As a young pastor in Winston-Salem, N.C., he began offering classes on marriage and family, and was stunned by the number of couples who asked if they could stop by his office to chat. “I had the personality that listens and empathizes,” he said.

But he also had the personality that sought out patterns of miscommunication. Combing through dozen of years of notes, he identified different ways that individuals express love. As he explained to the audience near Nashville: “Adults all have a love tank. If you feel loved by your spouse, the whole world is right. If the love tank is empty, the whole world can begin to look dark.”

The problem: individuals fill their tanks in different ways.

To illustrate, he told the crowd a story of a couple on the verge of divorce who came to see him. The man was dumbfounded. He cooked dinner every night for his wife; afterward he washed the dishes and took out the trash. “I don’t know what else do to,” the man said. “But she still tells me she doesn’t feel loved.”

The woman agreed. “He does all those things,” she said. Then she burst into tears. “But Dr. Chapman, we never talk. We haven’t talked in 30 years.”

In Dr. Chapman’s analysis, each one spoke a different love language: he liked to perform acts of service for his wife, while she was seeking quality time from him.

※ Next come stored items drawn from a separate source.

### src/design/lsu_pkg.sv
// Load-store subsystem sizes, tag and ID types, request, response and metadata structs
`default_nettype none

package lsu_pkg;

  // --------------------------------------------------
  // Sizes
  // --------------------------------------------------
  // Loads in flight, must stay at least one
  localparam int unsigned NumOutstandingLoads = 4;
  // Width of a load ID
  localparam int unsigned IdWidth = $clog2(NumOutstandingLoads);
  // Memory depth in 32-bit words
  localparam int unsigned MemWords = 64;

  // --------------------------------------------------
  // Basic types
  // --------------------------------------------------
  typedef logic [4:0]         tag_t;
  typedef logic [IdWidth-1:0] meta_id_t;

  // Access size, fourth code reserved
  typedef enum logic [1:0] {
    size_byte = 2'b00,
    size_half = 2'b01,
    size_word = 2'b10
  } lsu_size_e;

  // --------------------------------------------------
  // Channel payloads
  // --------------------------------------------------
  // Core request
  typedef struct packed {
    tag_t        tag;
    logic        write;
    logic        is_signed;
    logic [31:0] addr;
    logic [31:0] data;
    lsu_size_e   size;
  } lsu_req_t;

  // Core response
  typedef struct packed {
    logic [31:0] data;
    tag_t        tag;
    logic        error;
  } lsu_rsp_t;

  // Word-aligned memory request
  typedef struct packed {
    logic [31:0] addr;
    logic        write;
    logic [31:0] data;
    logic [3:0]  strb;
    meta_id_t    id;
  } mem_req_t;

  // Memory response, matched to its load by ID
  typedef struct packed {
    logic [31:0] data;
    logic        error;
    meta_id_t    id;
  } mem_rsp_t;

  // Per-load info kept until the response returns
  typedef struct packed {
    tag_t       tag;
    logic       sign_ext;
    logic [1:0] offset;
    lsu_size_e  size;
  } lsu_meta_t;

endpackage

`default_nettype wire

### src/design/lsu_id_table.sv
// Load ID allocator with per-ID metadata storage
`timescale 1ns/1ns
`default_nettype none

module lsu_id_table (
  input  wire logic                clk_i,
  input  wire logic                rst_i,
  // Allocation side
  input  wire logic                push_i,
  input  wire lsu_pkg::lsu_meta_t  push_meta_i,
  output lsu_pkg::meta_id_t        free_id_o,
  output logic                     full_o,
  // Release side
  input  wire logic                pop_i,
  input  wire lsu_pkg::meta_id_t   pop_id_i,
  output lsu_pkg::lsu_meta_t       pop_meta_o
);

  // --------------------------------------------------
  // State
  // --------------------------------------------------
  // One bit per ID, set means free
  logic [lsu_pkg::NumOutstandingLoads-1:0] avail_q;
  // Metadata per ID
  lsu_pkg::lsu_meta_t meta_q [lsu_pkg::NumOutstandingLoads];

  // --------------------------------------------------
  // Free ID search
  // --------------------------------------------------
  // Zero-count from the low end, so the lowest free ID wins
  always_comb begin
    free_id_o = '0;
    for (int i = lsu_pkg::NumOutstandingLoads - 1; i >= 0; i--) begin
      if (avail_q[i]) begin
        free_id_o = lsu_pkg::meta_id_t'(i);
      end
    end
  end

  // No free bit left
  assign full_o = ~|avail_q;

  // --------------------------------------------------
  // Availability tracking
  // --------------------------------------------------
  always_ff @(posedge clk_i or posedge rst_i) begin
    if (rst_i) begin
      avail_q <= '1;
    end else begin
      // Claim offered ID
      if (push_i) begin
        avail_q[free_id_o] <= 1'b0;
      end
      // Release returned ID
      if (pop_i) begin
        avail_q[pop_id_i] <= 1'b1;
      end
    end
  end

  // Metadata written on claim
  always_ff @(posedge clk_i) begin
    if (push_i) begin
      meta_q[free_id_o] <= push_meta_i;
    end
  end

  // Read back for the returning load
  assign pop_meta_o = meta_q[pop_id_i];

endmodule

`default_nettype wire

### src/design/lsu_mem_bank.sv
// Byte-strobed word memory with per-ID pending load slots answering out of order
`timescale 1ns/1ns
`default_nettype none

module lsu_mem_bank (
  input  wire logic               clk_i,
  input  wire logic               rst_i,
  // Requests from the request stage
  input  wire lsu_pkg::mem_req_t  req_i,
  input  wire logic               req_valid_i,
  output logic                    req_ready_o,
  // Responses to the response stage
  output lsu_pkg::mem_rsp_t       rsp_o,
  output logic                    rsp_valid_o,
  input  wire logic               rsp_ready_i
);

  // --------------------------------------------------
  // Storage
  // --------------------------------------------------
  logic [31:0] mem_q [lsu_pkg::MemWords];

  // Pending load slots, indexed by ID
  logic [lsu_pkg::NumOutstandingLoads-1:0] slot_busy_q;
  logic [2:0]                              slot_cnt_q  [lsu_pkg::NumOutstandingLoads];
  logic [31:0]                             slot_data_q [lsu_pkg::NumOutstandingLoads];
  logic [lsu_pkg::NumOutstandingLoads-1:0] slot_err_q;

  // --------------------------------------------------
  // Request decode
  // --------------------------------------------------
  logic [$clog2(lsu_pkg::MemWords)-1:0]    word_idx;
  logic                                    in_range;
  logic                                    store_en;
  logic                                    load_en;
  logic [31:0]                             rd_data;
  logic [lsu_pkg::NumOutstandingLoads-1:0] slot_ready;
  lsu_pkg::meta_id_t                       sel_id;
  logic                                    rsp_fire;

  // Slots are per ID, so nothing ever blocks
  assign req_ready_o = 1'b1;

  assign word_idx = req_i.addr[2 +: $clog2(lsu_pkg::MemWords)];
  assign in_range = req_i.addr < 32'(lsu_pkg::MemWords * 4);
  // Out-of-range stores just vanish
  assign store_en = req_valid_i & req_ready_o & req_i.write & in_range;
  assign load_en  = req_valid_i & req_ready_o & ~req_i.write;
  // Zero data for an out-of-range load
  assign rd_data  = in_range ? mem_q[word_idx] : 32'h0;

  // --------------------------------------------------
  // Word memory
  // --------------------------------------------------
  always_ff @(posedge clk_i or posedge rst_i) begin
    if (rst_i) begin
      for (int w = 0; w < lsu_pkg::MemWords; w++) begin
        mem_q[w] <= '0;
      end
    end else if (store_en) begin
      // Write enabled lanes only
      for (int b = 0; b < 4; b++) begin
        if (req_i.strb[b]) begin
          mem_q[word_idx][8*b +: 8] <= req_i.data[8*b +: 8];
        end
      end
    end
  end

  // --------------------------------------------------
  // Response selection
  // --------------------------------------------------
  // Slot is ready once its countdown hits zero
  always_comb begin
    for (int i = 0; i < lsu_pkg::NumOutstandingLoads; i++) begin
      slot_ready[i] = slot_busy_q[i] & (slot_cnt_q[i] == 3'd0);
    end
  end

  // Lowest ready slot first
  always_comb begin
    sel_id = '0;
    for (int i = lsu_pkg::NumOutstandingLoads - 1; i >= 0; i--) begin
      if (slot_ready[i]) begin
        sel_id = lsu_pkg::meta_id_t'(i);
      end
    end
  end

  assign rsp_valid_o = |slot_ready;
  assign rsp_fire    = rsp_valid_o & rsp_ready_i;
  assign rsp_o.data  = slot_data_q[sel_id];
  assign rsp_o.error = slot_err_q[sel_id];
  assign rsp_o.id    = sel_id;

  // --------------------------------------------------
  // Slot control
  // --------------------------------------------------
  always_ff @(posedge clk_i or posedge rst_i) begin
    if (rst_i) begin
      slot_busy_q <= '0;
      for (int i = 0; i < lsu_pkg::NumOutstandingLoads; i++) begin
        slot_cnt_q[i] <= '0;
      end
    end else begin
      // Count down waiting slots
      for (int i = 0; i < lsu_pkg::NumOutstandingLoads; i++) begin
        if (slot_busy_q[i] && slot_cnt_q[i] != 3'd0) begin
          slot_cnt_q[i] <= slot_cnt_q[i] - 3'd1;
        end
      end
      if (rsp_fire) begin
        slot_busy_q[sel_id] <= 1'b0;
      end
      // Delay depends on address bits 3:2
      if (load_en) begin
        slot_busy_q[req_i.id] <= 1'b1;
        slot_cnt_q[req_i.id]  <= 3'd1 + {1'b0, req_i.addr[3:2]};
      end
    end
  end

  // Captured read data and error
  always_ff @(posedge clk_i) begin
    if (load_en) begin
      slot_data_q[req_i.id] <= rd_data;
      slot_err_q[req_i.id]  <= ~in_range;
    end
  end

endmodule

`default_nettype wire

### src/design/lsu_stream_reg.sv
// Single-entry valid/ready pipeline register with a type-parameterized payload
`timescale 1ns/1ns
`default_nettype none

module lsu_stream_reg #(
  parameter type payload_t = logic
) (
  input  wire logic     clk_i,
  input  wire logic     rst_i,
  // Upstream side
  input  wire logic     in_valid_i,
  output logic          in_ready_o,
  input  wire payload_t in_data_i,
  // Downstream side
  output logic          out_valid_o,
  input  wire logic     out_ready_i,
  output payload_t      out_data_o
);

  logic     full_q;
  payload_t data_q;
  logic     in_fire;

  // Take new item when empty or while the held one drains
  assign in_ready_o = ~full_q | out_ready_i;
  assign in_fire    = in_valid_i & in_ready_o;

  // Full flag
  always_ff @(posedge clk_i or posedge rst_i) begin
    if (rst_i) begin
      full_q <= 1'b0;
    end else if (in_fire) begin
      full_q <= 1'b1;
    end else if (out_ready_i) begin
      full_q <= 1'b0;
    end
  end

  // Payload, only loaded on a transfer
  always_ff @(posedge clk_i) begin
    if (in_fire) begin
      data_q <= in_data_i;
    end
  end

  assign out_valid_o = full_q;
  assign out_data_o  = data_q;

endmodule

`default_nettype wire

### src/design/lsu_subsys_top.sv
// Load-store subsystem top with unit, request and response stages and memory bank
`timescale 1ns/1ns
`default_nettype none

module lsu_subsys_top (
  input  wire logic               clk_i,
  input  wire logic               rst_i,
  // Core request
  input  wire lsu_pkg::lsu_req_t  core_req_i,
  input  wire logic               core_req_valid_i,
  output logic                    core_req_ready_o,
  // Core response
  output lsu_pkg::lsu_rsp_t       core_rsp_o,
  output logic                    core_rsp_valid_o,
  input  wire logic               core_rsp_ready_i
);

  // Unit to request stage
  lsu_pkg::mem_req_t lsu_req;
  logic              lsu_req_valid;
  logic              lsu_req_ready;
  // Request stage to memory
  lsu_pkg::mem_req_t bank_req;
  logic              bank_req_valid;
  logic              bank_req_ready;
  // Memory to response stage
  lsu_pkg::mem_rsp_t bank_rsp;
  logic              bank_rsp_valid;
  logic              bank_rsp_ready;
  // Response stage to unit
  lsu_pkg::mem_rsp_t lsu_rsp;
  logic              lsu_rsp_valid;
  logic              lsu_rsp_ready;

  lsu_unit i_lsu_unit (
    .clk_i            ( clk_i            ),
    .rst_i            ( rst_i            ),
    .core_req_i       ( core_req_i       ),
    .core_req_valid_i ( core_req_valid_i ),
    .core_req_ready_o ( core_req_ready_o ),
    .core_rsp_o       ( core_rsp_o       ),
    .core_rsp_valid_o ( core_rsp_valid_o ),
    .core_rsp_ready_i ( core_rsp_ready_i ),
    .mem_req_o        ( lsu_req          ),
    .mem_req_valid_o  ( lsu_req_valid    ),
    .mem_req_ready_i  ( lsu_req_ready    ),
    .mem_rsp_i        ( lsu_rsp          ),
    .mem_rsp_valid_i  ( lsu_rsp_valid    ),
    .mem_rsp_ready_o  ( lsu_rsp_ready    )
  );

  // Outbound register stage
  lsu_stream_reg #(
    .payload_t ( lsu_pkg::mem_req_t )
  ) i_req_reg (
    .clk_i       ( clk_i          ),
    .rst_i       ( rst_i          ),
    .in_valid_i  ( lsu_req_valid  ),
    .in_ready_o  ( lsu_req_ready  ),
    .in_data_i   ( lsu_req        ),
    .out_valid_o ( bank_req_valid ),
    .out_ready_i ( bank_req_ready ),
    .out_data_o  ( bank_req       )
  );

  lsu_mem_bank i_mem_bank (
    .clk_i       ( clk_i          ),
    .rst_i       ( rst_i          ),
    .req_i       ( bank_req       ),
    .req_valid_i ( bank_req_valid ),
    .req_ready_o ( bank_req_ready ),
    .rsp_o       ( bank_rsp       ),
    .rsp_valid_o ( bank_rsp_valid ),
    .rsp_ready_i ( bank_rsp_ready )
  );

  // Return register stage
  lsu_stream_reg #(
    .payload_t ( lsu_pkg::mem_rsp_t )
  ) i_rsp_reg (
    .clk_i       ( clk_i          ),
    .rst_i       ( rst_i          ),
    .in_valid_i  ( bank_rsp_valid ),
    .in_ready_o  ( bank_rsp_ready ),
    .in_data_i   ( bank_rsp       ),
    .out_valid_o ( lsu_rsp_valid  ),
    .out_ready_i ( lsu_rsp_ready  ),
    .out_data_o  ( lsu_rsp        )
  );

endmodule

`default_nettype wire

### src/design/lsu_unit.sv
// Load-store unit with request alignment, strobes, ID tagging and load data realignment
`timescale 1ns/1ns
`default_nettype none

module lsu_unit (
  input  wire logic               clk_i,
  input  wire logic               rst_i,
  // Core request
  input  wire lsu_pkg::lsu_req_t  core_req_i,
  input  wire logic               core_req_valid_i,
  output logic                    core_req_ready_o,
  // Core response
  output lsu_pkg::lsu_rsp_t       core_rsp_o,
  output logic                    core_rsp_valid_o,
  input  wire logic               core_rsp_ready_i,
  // Memory request
  output lsu_pkg::mem_req_t       mem_req_o,
  output logic                    mem_req_valid_o,
  input  wire logic               mem_req_ready_i,
  // Memory response
  input  wire lsu_pkg::mem_rsp_t  mem_rsp_i,
  input  wire logic               mem_rsp_valid_i,
  output logic                    mem_rsp_ready_o
);

  // --------------------------------------------------
  // Signals
  // --------------------------------------------------
  lsu_pkg::lsu_meta_t req_meta;
  lsu_pkg::lsu_meta_t rsp_meta;
  lsu_pkg::meta_id_t  free_id;
  logic               table_full;
  logic               table_push;
  logic               table_pop;
  logic               req_allowed;
  logic [1:0]         offset;
  logic [31:0]        shifted_data;
  logic [31:0]        ld_result;

  assign offset = core_req_i.addr[1:0];

  // --------------------------------------------------
  // ID table
  // --------------------------------------------------
  assign req_meta = '{
    tag:      core_req_i.tag,
    sign_ext: core_req_i.is_signed,
    offset:   offset,
    size:     core_req_i.size
  };

  lsu_id_table i_id_table (
    .clk_i       ( clk_i       ),
    .rst_i       ( rst_i       ),
    .push_i      ( table_push  ),
    .push_meta_i ( req_meta    ),
    .free_id_o   ( free_id     ),
    .full_o      ( table_full  ),
    .pop_i       ( table_pop   ),
    .pop_id_i    ( mem_rsp_i.id ),
    .pop_meta_o  ( rsp_meta    )
  );

  // Claim ID when a load leaves, free it when its data goes to the core
  assign table_push = mem_req_valid_o & mem_req_ready_i & ~core_req_i.write;
  assign table_pop  = mem_rsp_valid_i & mem_rsp_ready_o;

  // --------------------------------------------------
  // Request path
  // --------------------------------------------------
  // Stores never wait on the table
  assign req_allowed      = core_req_i.write | ~table_full;
  assign mem_req_valid_o  = core_req_valid_i & req_allowed;
  assign core_req_ready_o = mem_req_ready_i & req_allowed;

  assign mem_req_o.addr  = {core_req_i.addr[31:2], 2'b00};
  assign mem_req_o.write = core_req_i.write;
  assign mem_req_o.id    = free_id;

  // Byte strobe from size and offset
  always_comb begin
    unique case (core_req_i.size)
      lsu_pkg::size_byte: mem_req_o.strb = 4'b0001 << offset;
      lsu_pkg::size_half: mem_req_o.strb = 4'b0011 << offset;
      lsu_pkg::size_word: mem_req_o.strb = 4'b1111;
      default:            mem_req_o.strb = 4'b0000;
    endcase
  end

  // Rotate store data into its lanes
  always_comb begin
    unique case (offset)
      2'd1:    mem_req_o.data = {core_req_i.data[23:0], core_req_i.data[31:24]};
      2'd2:    mem_req_o.data = {core_req_i.data[15:0], core_req_i.data[31:16]};
      2'd3:    mem_req_o.data = {core_req_i.data[7:0], core_req_i.data[31:8]};
      default: mem_req_o.data = core_req_i.data;
    endcase
  end

  // --------------------------------------------------
  // Response path
  // --------------------------------------------------
  // Move addressed byte down to lane 0
  assign shifted_data = mem_rsp_i.data >> {rsp_meta.offset, 3'b000};

  // Zero or sign extend by size
  always_comb begin
    unique case (rsp_meta.size)
      lsu_pkg::size_byte:
        ld_result = {{24{shifted_data[7] & rsp_meta.sign_ext}}, shifted_data[7:0]};
      lsu_pkg::size_half:
        ld_result = {{16{shifted_data[15] & rsp_meta.sign_ext}}, shifted_data[15:0]};
      default:
        ld_result = shifted_data;
    endcase
  end

  assign core_rsp_o.data  = ld_result;
  assign core_rsp_o.tag   = rsp_meta.tag;
  assign core_rsp_o.error = mem_rsp_i.error;

  // Straight handshake pass to the core
  assign core_rsp_valid_o = mem_rsp_valid_i;
  assign mem_rsp_ready_o  = core_rsp_ready_i;

endmodule

`default_nettype wire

“Each of us has a primary love language,” Dr. Chapman said, and often secondary or tertiary ones. To help identify your language, he recommended focusing on the way you most frequently express love. What you give is often what you crave. Challenges in relationships arise because people tend to be attracted to their opposites, he said. “In a marriage, almost never do a husband and wife have the same language. The key is we have to learn to speak the language of the other person.”

He eventually labeled these different ways of expressing love “the five love languages”: words of affirmation; gifts; acts of service; quality time; and physical touch.

He outlined his ideas, along with some homespun wisdom and a sprinkling of homily, in the book, “The Five Love Languages: How to Express Heartfelt Commitment to Your Mate,” published in 1992 by Moody, a division of the Bible Institute. It sold 8,500 copies the first year, quadrupling the publisher’s expectation. The following year it sold 17,000; two years later, 137,000.

In a feat of endurance that would make New York publishers swoon, every year (except one) for the last 19 years, the book has outsold its haul for the previous year, putting total sales in North America at that 7.2 million figure; the book has also been translated into 40 languages.

Even more striking, those numbers were achieved without Oprah and without an appearance on a broadcast network. (Though in a rare bit of publicity, Elisabeth Hasselbeck held up the book on “The View” earlier this year and credited it with saving her marriage.)

I really recommend Gary Chapman’s book “The Five Love Languages“. My love language is words of affirmation. I like Gary Chapman because he is an evangelical Christian having an influence on the culture by defending marriage. It’s important for people to be thoughtful about marriage, and not to be swept along by emotions. To think about how the other person is and to be ready to treat them as a different person with different needs. It’s good to look at other people and to think “what’s my responsibility to you?”. When you make a commitment to love someone else for life, you have to think about actually achieving that goal, and that means knowing what counts as love to them.